U.S. Pat. No. 5,145,684 discloses particles of a drug substance having a surface modifier absorbed on the surface thereof and methods for the preparation thereof by wet grinding. These particles have demonstrated significant pharmaceutical utility. Suitable surface modifiers described include various polymers. The surface modifiers disclosed include Pluronic F68 and F108, which are block copolymers of ethylene oxide and propylene oxide; Tetronic 908, which is a tetrafunctional block copolymer derived from sequential addition of propylene oxide and ethylene oxide to ethylene diamine; sodium dodecylsulfate, dialkyl esters of sodium sulfosuccinic acid such as Aerosol OT.TM., sodium lauryl sulfate, and Triton.TM. X-200.

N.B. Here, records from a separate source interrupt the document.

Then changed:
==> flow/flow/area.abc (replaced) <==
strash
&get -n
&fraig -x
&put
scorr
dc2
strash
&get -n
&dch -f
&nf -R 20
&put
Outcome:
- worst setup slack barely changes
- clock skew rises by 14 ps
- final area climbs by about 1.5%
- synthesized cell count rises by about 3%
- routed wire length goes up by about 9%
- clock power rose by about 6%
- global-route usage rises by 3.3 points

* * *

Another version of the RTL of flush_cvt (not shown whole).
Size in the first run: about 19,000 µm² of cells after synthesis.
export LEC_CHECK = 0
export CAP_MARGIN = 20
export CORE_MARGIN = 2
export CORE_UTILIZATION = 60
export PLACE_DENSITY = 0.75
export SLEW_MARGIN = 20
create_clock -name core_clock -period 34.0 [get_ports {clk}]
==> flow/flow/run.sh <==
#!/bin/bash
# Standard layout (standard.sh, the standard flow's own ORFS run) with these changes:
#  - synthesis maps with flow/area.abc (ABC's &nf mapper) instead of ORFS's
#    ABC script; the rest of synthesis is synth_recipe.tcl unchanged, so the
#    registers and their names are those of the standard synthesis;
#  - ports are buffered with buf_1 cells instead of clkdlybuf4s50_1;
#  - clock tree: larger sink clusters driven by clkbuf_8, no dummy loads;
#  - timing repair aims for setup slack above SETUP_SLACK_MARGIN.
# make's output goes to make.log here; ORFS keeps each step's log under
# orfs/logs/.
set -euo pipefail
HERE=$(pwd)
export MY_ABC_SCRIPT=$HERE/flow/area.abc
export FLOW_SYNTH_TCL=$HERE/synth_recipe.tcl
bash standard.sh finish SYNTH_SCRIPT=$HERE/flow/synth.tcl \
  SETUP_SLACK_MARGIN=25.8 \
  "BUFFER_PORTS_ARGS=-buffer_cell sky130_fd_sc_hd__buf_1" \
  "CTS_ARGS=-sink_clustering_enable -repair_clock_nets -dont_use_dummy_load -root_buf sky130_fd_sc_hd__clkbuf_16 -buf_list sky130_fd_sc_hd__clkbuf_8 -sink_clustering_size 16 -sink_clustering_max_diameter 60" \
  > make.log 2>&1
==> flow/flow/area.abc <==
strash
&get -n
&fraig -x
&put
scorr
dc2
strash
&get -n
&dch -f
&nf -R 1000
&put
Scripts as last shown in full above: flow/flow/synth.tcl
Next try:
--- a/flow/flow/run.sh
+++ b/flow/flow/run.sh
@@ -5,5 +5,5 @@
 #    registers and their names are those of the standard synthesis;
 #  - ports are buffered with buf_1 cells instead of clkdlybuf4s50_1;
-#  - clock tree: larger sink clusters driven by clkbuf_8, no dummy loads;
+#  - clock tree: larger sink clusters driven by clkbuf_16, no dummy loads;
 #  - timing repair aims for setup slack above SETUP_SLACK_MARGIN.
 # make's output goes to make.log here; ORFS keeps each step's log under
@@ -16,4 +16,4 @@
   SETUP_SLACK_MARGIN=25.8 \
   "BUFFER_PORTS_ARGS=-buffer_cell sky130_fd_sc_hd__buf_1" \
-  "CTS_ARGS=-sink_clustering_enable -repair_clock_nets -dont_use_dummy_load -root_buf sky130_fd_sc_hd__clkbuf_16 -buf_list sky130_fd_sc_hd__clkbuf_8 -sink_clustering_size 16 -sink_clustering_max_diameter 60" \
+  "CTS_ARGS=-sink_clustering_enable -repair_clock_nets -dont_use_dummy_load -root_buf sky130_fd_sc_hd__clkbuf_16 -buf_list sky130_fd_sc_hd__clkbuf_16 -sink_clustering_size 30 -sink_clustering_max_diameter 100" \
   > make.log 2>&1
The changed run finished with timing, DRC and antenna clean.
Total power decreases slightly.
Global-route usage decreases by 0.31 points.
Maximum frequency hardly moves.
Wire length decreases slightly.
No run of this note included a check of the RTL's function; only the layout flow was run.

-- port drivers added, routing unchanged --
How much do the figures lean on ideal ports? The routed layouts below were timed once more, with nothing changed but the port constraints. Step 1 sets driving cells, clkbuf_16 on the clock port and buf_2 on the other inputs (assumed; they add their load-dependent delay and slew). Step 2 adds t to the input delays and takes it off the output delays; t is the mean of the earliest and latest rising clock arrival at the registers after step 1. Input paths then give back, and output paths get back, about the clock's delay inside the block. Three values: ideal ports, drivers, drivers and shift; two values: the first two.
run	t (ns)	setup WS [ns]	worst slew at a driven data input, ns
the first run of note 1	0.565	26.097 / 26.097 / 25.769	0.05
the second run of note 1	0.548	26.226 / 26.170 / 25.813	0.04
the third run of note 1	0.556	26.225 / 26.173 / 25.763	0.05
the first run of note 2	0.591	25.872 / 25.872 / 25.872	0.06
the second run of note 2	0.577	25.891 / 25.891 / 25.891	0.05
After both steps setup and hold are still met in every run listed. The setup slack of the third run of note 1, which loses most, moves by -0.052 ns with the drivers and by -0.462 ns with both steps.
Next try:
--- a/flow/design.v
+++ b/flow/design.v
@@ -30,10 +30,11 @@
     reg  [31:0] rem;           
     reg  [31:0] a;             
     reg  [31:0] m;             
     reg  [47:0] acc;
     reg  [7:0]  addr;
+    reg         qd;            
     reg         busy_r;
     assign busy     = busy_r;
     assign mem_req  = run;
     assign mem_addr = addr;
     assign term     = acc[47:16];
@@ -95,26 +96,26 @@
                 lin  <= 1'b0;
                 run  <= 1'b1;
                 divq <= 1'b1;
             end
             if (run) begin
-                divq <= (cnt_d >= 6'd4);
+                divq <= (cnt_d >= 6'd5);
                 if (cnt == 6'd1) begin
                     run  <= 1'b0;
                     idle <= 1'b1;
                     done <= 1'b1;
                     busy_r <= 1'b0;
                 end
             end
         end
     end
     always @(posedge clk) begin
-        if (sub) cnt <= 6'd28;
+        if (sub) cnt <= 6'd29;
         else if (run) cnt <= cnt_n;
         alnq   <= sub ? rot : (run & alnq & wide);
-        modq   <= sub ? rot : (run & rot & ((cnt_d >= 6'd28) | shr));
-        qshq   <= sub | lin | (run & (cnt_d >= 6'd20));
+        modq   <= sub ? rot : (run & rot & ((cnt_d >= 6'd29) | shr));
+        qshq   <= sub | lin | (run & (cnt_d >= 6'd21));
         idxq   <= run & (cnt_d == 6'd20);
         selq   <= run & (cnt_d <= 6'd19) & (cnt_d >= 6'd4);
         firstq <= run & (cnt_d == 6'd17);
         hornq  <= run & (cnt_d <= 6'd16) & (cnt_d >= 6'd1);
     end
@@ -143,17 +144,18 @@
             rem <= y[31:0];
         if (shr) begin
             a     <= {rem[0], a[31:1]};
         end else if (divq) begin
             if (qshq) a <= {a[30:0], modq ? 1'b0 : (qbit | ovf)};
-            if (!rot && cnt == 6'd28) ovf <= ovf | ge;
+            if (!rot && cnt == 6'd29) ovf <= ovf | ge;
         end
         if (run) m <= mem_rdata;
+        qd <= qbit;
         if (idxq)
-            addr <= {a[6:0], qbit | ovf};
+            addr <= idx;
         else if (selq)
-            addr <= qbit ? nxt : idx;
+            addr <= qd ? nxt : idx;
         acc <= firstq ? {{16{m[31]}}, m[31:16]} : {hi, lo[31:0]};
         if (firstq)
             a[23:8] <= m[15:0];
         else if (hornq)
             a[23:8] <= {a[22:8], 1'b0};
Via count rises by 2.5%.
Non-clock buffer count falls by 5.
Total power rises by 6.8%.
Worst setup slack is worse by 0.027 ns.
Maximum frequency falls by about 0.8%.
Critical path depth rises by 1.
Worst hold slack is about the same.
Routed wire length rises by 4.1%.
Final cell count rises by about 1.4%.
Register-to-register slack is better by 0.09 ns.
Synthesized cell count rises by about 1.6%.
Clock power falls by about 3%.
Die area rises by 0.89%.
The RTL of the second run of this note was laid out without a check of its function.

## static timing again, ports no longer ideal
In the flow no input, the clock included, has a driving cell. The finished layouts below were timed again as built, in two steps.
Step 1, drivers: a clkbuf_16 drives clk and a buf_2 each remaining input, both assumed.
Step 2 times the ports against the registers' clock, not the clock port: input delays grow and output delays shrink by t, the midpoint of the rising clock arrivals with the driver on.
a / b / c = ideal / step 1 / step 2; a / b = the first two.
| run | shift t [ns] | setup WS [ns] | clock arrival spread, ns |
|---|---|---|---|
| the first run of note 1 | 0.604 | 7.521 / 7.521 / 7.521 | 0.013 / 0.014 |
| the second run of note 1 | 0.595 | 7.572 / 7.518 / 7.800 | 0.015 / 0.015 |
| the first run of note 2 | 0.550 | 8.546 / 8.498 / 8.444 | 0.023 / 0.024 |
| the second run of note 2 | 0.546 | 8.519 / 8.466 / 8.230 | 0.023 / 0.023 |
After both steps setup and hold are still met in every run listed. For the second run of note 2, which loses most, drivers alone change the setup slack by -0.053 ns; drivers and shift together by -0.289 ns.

U.S. Pat. No. 5,318,767 discloses X-ray contrast compositions comprising particles of an X-ray contrast agent having a surface modifier absorbed on the surface thereof and methods for the preparation thereof by wet grinding. The above-noted surface modifiers are also disclosed as being useful therein. These X-ray contrast compositions have demonstrated remarkable utility in X-ray medical dianostic imaging procedures.

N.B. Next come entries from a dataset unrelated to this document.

Background: an optimization exercise with open tools, aiming at small area, a short achievable clock period and few clock cycles. Do not read the settings as production practice.
Where RTL was checked, it was by simulation tests only, not by an equivalence proof against the original.

==> run Z: inputs <==
==> flow/design.v <==
module pq_engine (
    input  wire         clk,
    input  wire         rst,
    input  wire         cmd_valid,
    output wire         cmd_ready,
    input  wire [4:0]   cmd_k,
    input  wire [4:0]   cmd_x,
    input  wire [4:0]   cmd_y,
    input  wire         cmd_two,
    input  wire         in_valid,
    output wire         in_ready,
    input  wire [127:0] in_data,
    output wire         out_valid,
    input  wire         out_ready,
    output wire [127:0] out_data,
    output wire [4:0]   out_pos
);
    localparam LANES = 16;
    localparam [1:0] S_IDLE = 2'd0,
                     S_LOAD = 2'd1,
                     S_OUT1 = 2'd2,
                     S_OUT2 = 2'd3;
    function [7:0] gf_mul2;
        input [7:0] a;
        begin
            gf_mul2 = {a[6:0], 1'b0} ^ (a[7] ? 8'h1D : 8'h00);
        end
    endfunction
    function [7:0] gf_mul;
        input [7:0] a;
        input [7:0] b;
        integer i;
        reg [7:0] p;
        reg [7:0] t;
        begin
            p = 8'h00;
            t = a;
            for (i = 0; i < 8; i = i + 1) begin
                if (b[i])
                    p = p ^ t;
                t = gf_mul2(t);
            end
            gf_mul = p;
        end
    endfunction
    localparam [255:0] T_GPOW = 256'hc06030180c06038fc9ea75b45a2d984c261387cde8743a1d8040201008040201;
    localparam [255:0] T_GINV = 256'h122448903d7af4f5f7f3fbebcb8b0b162c58b07dfae9cf831b366cd8ad478e01;
    localparam [255:0] T_ZINV = 256'h595789deaaba8e02d2b4e9f26326dc678ac0e48574fba9a0545fed729da7f400;
    reg         cb_v;          
    reg         cb_p;          
    reg         cmd_rdy;
    reg [4:0]   cb_k, cb_x, cb_y;
    reg         cb_two;
    assign cmd_ready = cmd_rdy;
    wire cmd_fire = cmd_valid & cmd_rdy;
    wire [4:0] cb_k1   = cb_k + 5'd1;
    wire       cx_data = (cb_x < cb_k);
    wire [4:0] cb_d    = cb_y - cb_x;
    wire       cb_m0   = (cb_x == 5'd0);
    wire       cb_m1   = cb_two & (cb_y == 5'd1);
    wire       cb_qm   = (cb_x == cb_k1) | (cb_two & (cb_y == cb_k1));
    wire       cb_pm   = (cb_x == cb_k) | (cb_two & (cb_y == cb_k));
    wire       cb_dd   = cx_data & cb_two & (cb_y < cb_k);
    wire       cb_dp   = cx_data & cb_two & (cb_y == cb_k);
    wire       cb_dq   = cx_data & cb_two & (cb_y == cb_k1);
    wire       cb_qa   = (cb_x == cb_k1);
    wire [7:0] cb_gx   = T_GPOW[8*cb_x +: 8];
    wire [7:0] cb_gix  = T_GINV[8*cb_x +: 8];
    wire [7:0] cb_z    = T_ZINV[8*cb_d +: 8];
    reg  [7:0] p_c;
    always @(posedge clk)
        p_c <= cb_dd ? gf_mul(cb_z, cb_gix) : (cb_dp ? cb_gix : 8'h01);
    wire [7:0] l_c   = p_c;
    wire [7:0] l_e   = cb_dq ? cb_gx :
                       cb_dd ? cb_z :
                       (cb_dp | cb_qa) ? 8'h01 : 8'h00;
    wire [7:0] l_c1  = gf_mul2(l_c);
    wire [4:0] l_p0  = cb_m0 ? (cb_m1 ? 5'd2 : 5'd1) : 5'd0;
    wire [7:0] l_cw0 = cb_m0 ? (cb_m1 ? gf_mul2(l_c1) : l_c1) : l_c;
    wire [4:0] l_lp  = cb_qm ? (cb_pm ? cb_k - 5'd1 : cb_k) : cb_k1;
    reg [1:0]   state;
    reg         in_rdy;
    reg [4:0]   opos;          
    reg [4:0]   k_r, x_r, y_r, lp_r;
    reg         two_r;
    reg         sx;            
    reg [4:0]   pos;           
    reg [7:0]   c_r, e_r;
    reg [7:0]   cw;            
    reg         isp_r, isq_r;  
    reg         last_r;        
    reg         first;         
    reg [127:0] acc_a, acc_x;
    assign in_ready  = in_rdy;
    assign out_valid = state[1];
    assign out_data  = acc_a;
    assign out_pos   = opos;
    wire consume  = in_valid & in_rdy;
    wire out_fire = state[1] & out_ready;
    wire shift    = out_fire & (state == S_OUT1) & two_r;
    wire res_done = out_fire & ((state == S_OUT2) | ~two_r);
    wire load_row = cb_p & ((state == S_IDLE) | res_done);
    reg [1:0] state_n;
    always @(*) begin
        state_n = state;
        case (state)
            S_IDLE: if (cb_p) state_n = S_LOAD;
            S_LOAD: if (consume && last_r) state_n = S_OUT1;
            S_OUT1: if (out_ready) state_n = two_r ? S_OUT2 : (cb_p ? S_LOAD : S_IDLE);
            S_OUT2: if (out_ready) state_n = cb_p ? S_LOAD : S_IDLE;
        endcase
    end
    wire cb_v_n = cmd_fire | (cb_v & ~load_row);
    function is_missing;
        input [4:0] p;
        input [4:0] x;
        input [4:0] y;
        input       two;
        begin
            is_missing = (p == x) || (two && (p == y));
        end
    endfunction
    wire [4:0] pos1 = pos + 5'd1;
    wire [4:0] pos2 = pos + 5'd2;
    wire       m1   = is_missing(pos1, x_r, y_r, two_r);
    wire       m2   = is_missing(pos2, x_r, y_r, two_r);
    wire [4:0] pn   = m1 ? (m2 ? pos + 5'd3 : pos2) : pos1;
    wire [7:0] cw1  = gf_mul2(cw);
    wire [7:0] cw2  = gf_mul2(cw1);
    wire [7:0] cwn  = m1 ? (m2 ? gf_mul2(cw2) : cw2) : cw1;
    wire [7:0] w = isq_r ? c_r : (isp_r ? e_r : (cw ^ e_r));
    wire [7:0] wm [0:7];
    assign wm[0] = w;
    genvar gb, gl;
    generate
        for (gb = 1; gb < 8; gb = gb + 1) begin : g_wm
            assign wm[gb] = gf_mul2(wm[gb-1]);
        end
    endgenerate
    wire [127:0] prod;
    generate
        for (gl = 0; gl < LANES; gl = gl + 1) begin : g_lane
            wire [7:0] d = in_data[8*gl +: 8];
            assign prod[8*gl +: 8] =
                ({8{d[0]}} & wm[0]) ^ ({8{d[1]}} & wm[1]) ^
                ({8{d[2]}} & wm[2]) ^ ({8{d[3]}} & wm[3]) ^
                ({8{d[4]}} & wm[4]) ^ ({8{d[5]}} & wm[5]) ^
                ({8{d[6]}} & wm[6]) ^ ({8{d[7]}} & wm[7]);
        end
    endgenerate
    wire         add_a = consume & ~isq_r;
    wire         selx  = consume & last_r & sx;
    wire [127:0] a_f   = (acc_a & {128{~first}}) ^ (in_data & {128{add_a}});
    wire [127:0] x_f   = (acc_x & {128{~first}}) ^ prod;
    always @(posedge clk) begin
        acc_a <= shift ? acc_x : (a_f ^ (x_f & {128{selx}}));
        if (consume)
            acc_x <= x_f;
        if (cmd_fire) begin
            cb_k   <= cmd_k;
            cb_x   <= cmd_x;
            cb_y   <= cmd_y;
            cb_two <= cmd_two;
        end
        if (load_row) begin
            k_r    <= cb_k;
            x_r    <= cb_x;
            y_r    <= cb_y;
            two_r  <= cb_two;
            lp_r   <= l_lp;
            sx     <= cb_qa | cb_dp | cb_dd;
            c_r    <= l_c;
            e_r    <= l_e;
            pos    <= l_p0;
            cw     <= l_cw0;
            isp_r  <= (l_p0 == cb_k);
            isq_r  <= 1'b0;
            last_r <= (l_p0 == l_lp);
            opos   <= cb_x;
        end else begin
            if (consume) begin
                pos    <= pn;
                cw     <= cwn;
                isp_r  <= (pn == k_r);
                isq_r  <= (pn == k_r + 5'd1);
                last_r <= (pn == lp_r);
            end
            if (shift)
                opos <= y_r;
        end
        if (rst) begin
            state   <= S_IDLE;
            cb_v    <= 1'b0;
            cb_p    <= 1'b0;
            cmd_rdy <= 1'b0;
            in_rdy  <= 1'b0;
            first   <= 1'b0;
        end else begin
            state   <= state_n;
            cb_v    <= cb_v_n;
            cb_p    <= cb_v & ~load_row;
            cmd_rdy <= ~cb_v_n;
            in_rdy  <= (state_n == S_LOAD);
            if (load_row)
                first <= 1'b1;
            else if (consume)
                first <= 1'b0;
        end
    end
endmodule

U.S. Pat. No. 5,340,564 discloses therapeutic and diagnostic compositions with Olin-10 G, i.e., p-isononylphenoxypoly(glyciodol) having improved autoclave stability.
However, sterilization of therapeutic and diagnostic agents in nanoparticulate form stabilized by a surface modifier is difficult. Filtration using a filter of 0.22 .mu.m mesh size is sufficient to remove most bacteria, but the nanoparticles, due to their sizes, cannot be sterile filtered without accounting for substantial drug losses. Conventional autoclaving (steam heat) at 121.degree. C. generally results in substantial increase in particle size, rendering the resulting particles unusable. One possible explanation is that the aggregation of nanoparticles upon heating is related to the phase separation of the surface modifier (surfactant) at or below the sterilization temperature where the bound surfactant molecules are likely to dissociate from the nanoparticles and precipitate, leaving the nanoparticles unprotected. The unprotected nanoparticles can then aggregate into clusters of particles. Upon cooling, the surfactant redissolves into the solution, which then coats the aggregated particles and prevents them from dissociating into smaller ones.

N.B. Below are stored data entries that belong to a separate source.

This is an optimization exercise on Yosys and OpenROAD, whose aim is small area, a short achievable clock period and few clock cycles, not a production implementation.
RTL that was checked went through simulation tests only; none was proved equivalent to the original.
No activity file was given, so power comes from the tool's default toggle rates.

Design crc_units, start of the top module:
module crc_units (
    input  wire        clk,
    input  wire        rst,
    input  wire        req,
    input  wire        we,
    input  wire [7:0]  addr,      
    input  wire [31:0] wdata,
    output wire        ready,
    output reg  [31:0] rdata,     
    input  wire [4:0]  bound
);
Size in the first run: about 2,700 cells after synthesis, roughly 370 flip-flops, about 82 I/O pins.
==> flow/config.mk <==
export PLATFORM = sky130hd
export DESIGN_NAME = crc_units
export DESIGN_NICKNAME = crc_units
export VERILOG_FILES = /design/flow/design.v
export SDC_FILE = /design/flow/constraint.sdc
export NUM_CORES = 4
export LEC_CHECK = 0
export CAP_MARGIN = 20
export CORE_MARGIN = 2
export CORE_UTILIZATION = 50
export CTS_BUF_LIST = sky130_fd_sc_hd__clkbuf_8
export CTS_CLUSTER_SIZE = 30
export SETUP_SLACK_MARGIN = 2.2
export SLEW_MARGIN = 20
export TNS_END_PERCENT = 10
==> flow/constraint.sdc <==
create_clock -name core_clock -period 7.0 [get_ports {clk}]
set_input_delay 1.4000 -clock core_clock [delete_from_list [all_inputs] [get_ports {clk}]]
set_output_delay 1.4000 -clock core_clock [all_outputs]
set_load 0.01 [all_outputs]
standard.sh (not shown) runs the stock make flow with config.mk's settings and CLKGATE_MAP_FILE= SYNTH_SCRIPT=/design/flow/synth_recipe.tcl, a recipe that flattens the netlist after the stock synthesis.
==> flow/flow/run.sh <==
#!/bin/bash
# The standard layout, with the port buffers made from plain buffers
# (buffer_ports -buffer_cell) and timing repair free to change a cell's
# footprint when it sizes it.
set -euo pipefail
export BUFFER_PORTS_ARGS="-buffer_cell sky130_fd_sc_hd__buf_2"
bash standard.sh MATCH_CELL_FOOTPRINT=0 finish > standard_flow.log 2>&1
The baseline went through all stages and came out clean.
Testbench counts at the start, summed over its fixed seeds: cycles 25,557.
Then changed:
--- a/flow/config.mk
+++ b/flow/config.mk
@@ -9,3 +9,3 @@
 export CORE_MARGIN = 2
-export CORE_UTILIZATION = 50
+export CORE_UTILIZATION = 55
 export CTS_BUF_LIST = sky130_fd_sc_hd__clkbuf_8
Outcome: The new run passed the timing, DRC and antenna checks. Sequential power barely changes. Utilization rose by 6.2 points. Die area fell by 8.9%. Wire length falls by 3.8%. Synthesized cell count does not change. Worst setup slack loses 41 ps. Non-clock buffer count came out higher by 19. Clock power climbs by about 3%. First-iteration DRC count rises by 21%. Power goes up by 1.4%.
Then changed:
--- a/flow/config.mk
+++ b/flow/config.mk
@@ -9,6 +9,6 @@
 export CORE_MARGIN = 2
-export CORE_UTILIZATION = 55
+export CORE_UTILIZATION = 50
 export CTS_BUF_LIST = sky130_fd_sc_hd__clkbuf_8
 export CTS_CLUSTER_SIZE = 30
-export SETUP_SLACK_MARGIN = 2.2
+export SETUP_SLACK_MARGIN = 3
 export SLEW_MARGIN = 20
=>
- clock power stays flat
- worst hold slack gets better by 4.9 ps
- non-clock buffer count goes up by 39
- die area rose by 9.8%
Then changed:
--- a/flow/config.mk
+++ b/flow/config.mk
@@ -9,3 +9,3 @@
 export CORE_MARGIN = 2
-export CORE_UTILIZATION = 50
+export CORE_UTILIZATION = 40
 export CTS_BUF_LIST = sky130_fd_sc_hd__clkbuf_8
=>
- The new run completed without violations
- design area goes up by 4.3%
- first-iteration DRC count falls by 14%
- clock power is higher by about 2%
Then changed:
--- a/flow/config.mk
+++ b/flow/config.mk
@@ -12,3 +12,3 @@
 export CTS_CLUSTER_SIZE = 30
-export SETUP_SLACK_MARGIN = 3
+export SETUP_SLACK_MARGIN = 2.2
 export SLEW_MARGIN = 20
The new run produced a clean layout.
Core utilization went down by 3.3 points.
Clock power went up by about 8%.
Setup slack degrades by 240 ps.
Total power went down by 2.7%.
Routed wire length went down by 6.3%.
Global-route usage went down by 2.6 points.
Worst hold slack stays flat.
Cell area went down by 6.8%.
Non-clock buffer count went down by 124.
Synthesized cell count stays the same.

* * *

crc_units, a different RTL version from the one above (not shown whole).
Size: roughly 3400 cells after synthesis, roughly 370 flip-flops, about 82 I/O pins, ~28000 µm² of cells after synthesis.
clock: 7.0 ns
lec_check: 0
cap_margin: 20
core_margin: 2
core_utilization: 40
setup_slack_margin: 2
slew_margin: 20
run.sh (not shown) runs the stock make flow with config.mk's settings and CLKGATE_MAP_FILE= SYNTH_SCRIPT=/design/flow/synth_recipe.tcl, a recipe that flattens the netlist after the stock synthesis.
Stock flow here: none of the scripts above is used.
Next try:
==> flow/flow/run.sh (new file) <==
#!/bin/bash
# The standard layout, with the port buffers made from plain buffers
# (buffer_ports -buffer_cell) so that timing repair can size them.
set -euo pipefail
export BUFFER_PORTS_ARGS="-buffer_cell sky130_fd_sc_hd__buf_2"
bash standard.sh > standard_flow.log 2>&1
==> flow/standard.sh (new file) <==
#!/bin/bash
# synth_recipe.tcl (not shown) runs the flow's synth.tcl, then flattens the netlist and writes it again
# the make line also repeats each setting of config.mk as NAME=value (left out here)
make -C /OpenROAD-flow-scripts/flow DESIGN_CONFIG=/design/flow/config.mk WORK_HOME=/design/flow/orfs CLKGATE_MAP_FILE= SYNTH_SCRIPT=/design/flow/synth_recipe.tcl "${@:-finish}"
Settings changed: SETUP_SLACK_MARGIN 2 to 3.
removed: flow/run.sh
=> The changed run passed the timing, DRC and antenna checks; routed wire length rose by 6.2%; setup slack improved by 0.20 ns; total power is higher by 8.4%; non-clock buffer count went up by 98; cell area increases by 9.1%; global-route usage goes up by 2.1 points; critical path depth stays the same.
No functional check of the RTL was part of any run of this note.

port drivers added, routing unchanged:
How much do the figures lean on ideal ports? The routed layouts below were timed once more, with nothing changed but the port constraints. Step 1: set_driving_cell puts a clkbuf_16 on clk and a buf_2 on each other input, an assumption about the parent block. Step 2 adds t to the input delays and takes it off the output delays; t is the mean of the earliest and latest rising clock arrival at the registers after step 1. Input paths then give back, and output paths get back, about the clock's delay inside the block. Slacks: ideal / step 1 / step 2; pairs: ideal / step 1.
run	shift t [ns]	slack for setup (ns)	worst slew at a driven data input, ns
the first run of note 1	0.727	2.044 / 1.991 / 1.456	0.07
the second run of note 1	0.730	2.003 / 1.959 / 1.296	0.12
the third run of note 1	0.748	2.350 / 2.200 / 1.644	0.16
the fourth run of note 1	0.737	2.349 / 2.295 / 1.819	0.14
the fifth run of note 1	0.734	2.105 / 2.079 / 1.425	0.11
the first run of note 2	0.653	1.940 / 1.873 / 1.398	0.11
the second run of note 2	0.675	2.141 / 2.059 / 2.059	0.20
After both steps every run listed still meets setup and hold. For the second run of note 1, which loses most, drivers alone change the setup slack by -0.044 ns; drivers and shift together by -0.707 ns.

Additional difficulties of some of the above-described surfactants relate to biological usage and wet grinding method.
For example, some of the above-described surfactants have demonstrated less than Superior toxicological profiles such as T908, DOSS, Pluronic S127 and Olin 10G. In addition, these prior art surfactant coatings, when adsorbed to nanoparticles, on some occasions, have exhibited less than desirable uptake of nanoparticles by macrophages.
Moreover, the wet grinding methods described in the patents noted above often entail grinding for days or even weeks which can be undesirable, e.g., from the standpoint of process scale-up.
Consequently, it would be highly desirable to provide surfactant coatings for nanoparticles which provide improved resistance to particle size increase during autoclaving, exhibit improved toxicological profiles, minimize macrophage uptake and facilitate particle size reduction such that milling time can be reduced and/or sterile filtration of the nanoparticles can be accomplished without substantial particle losses.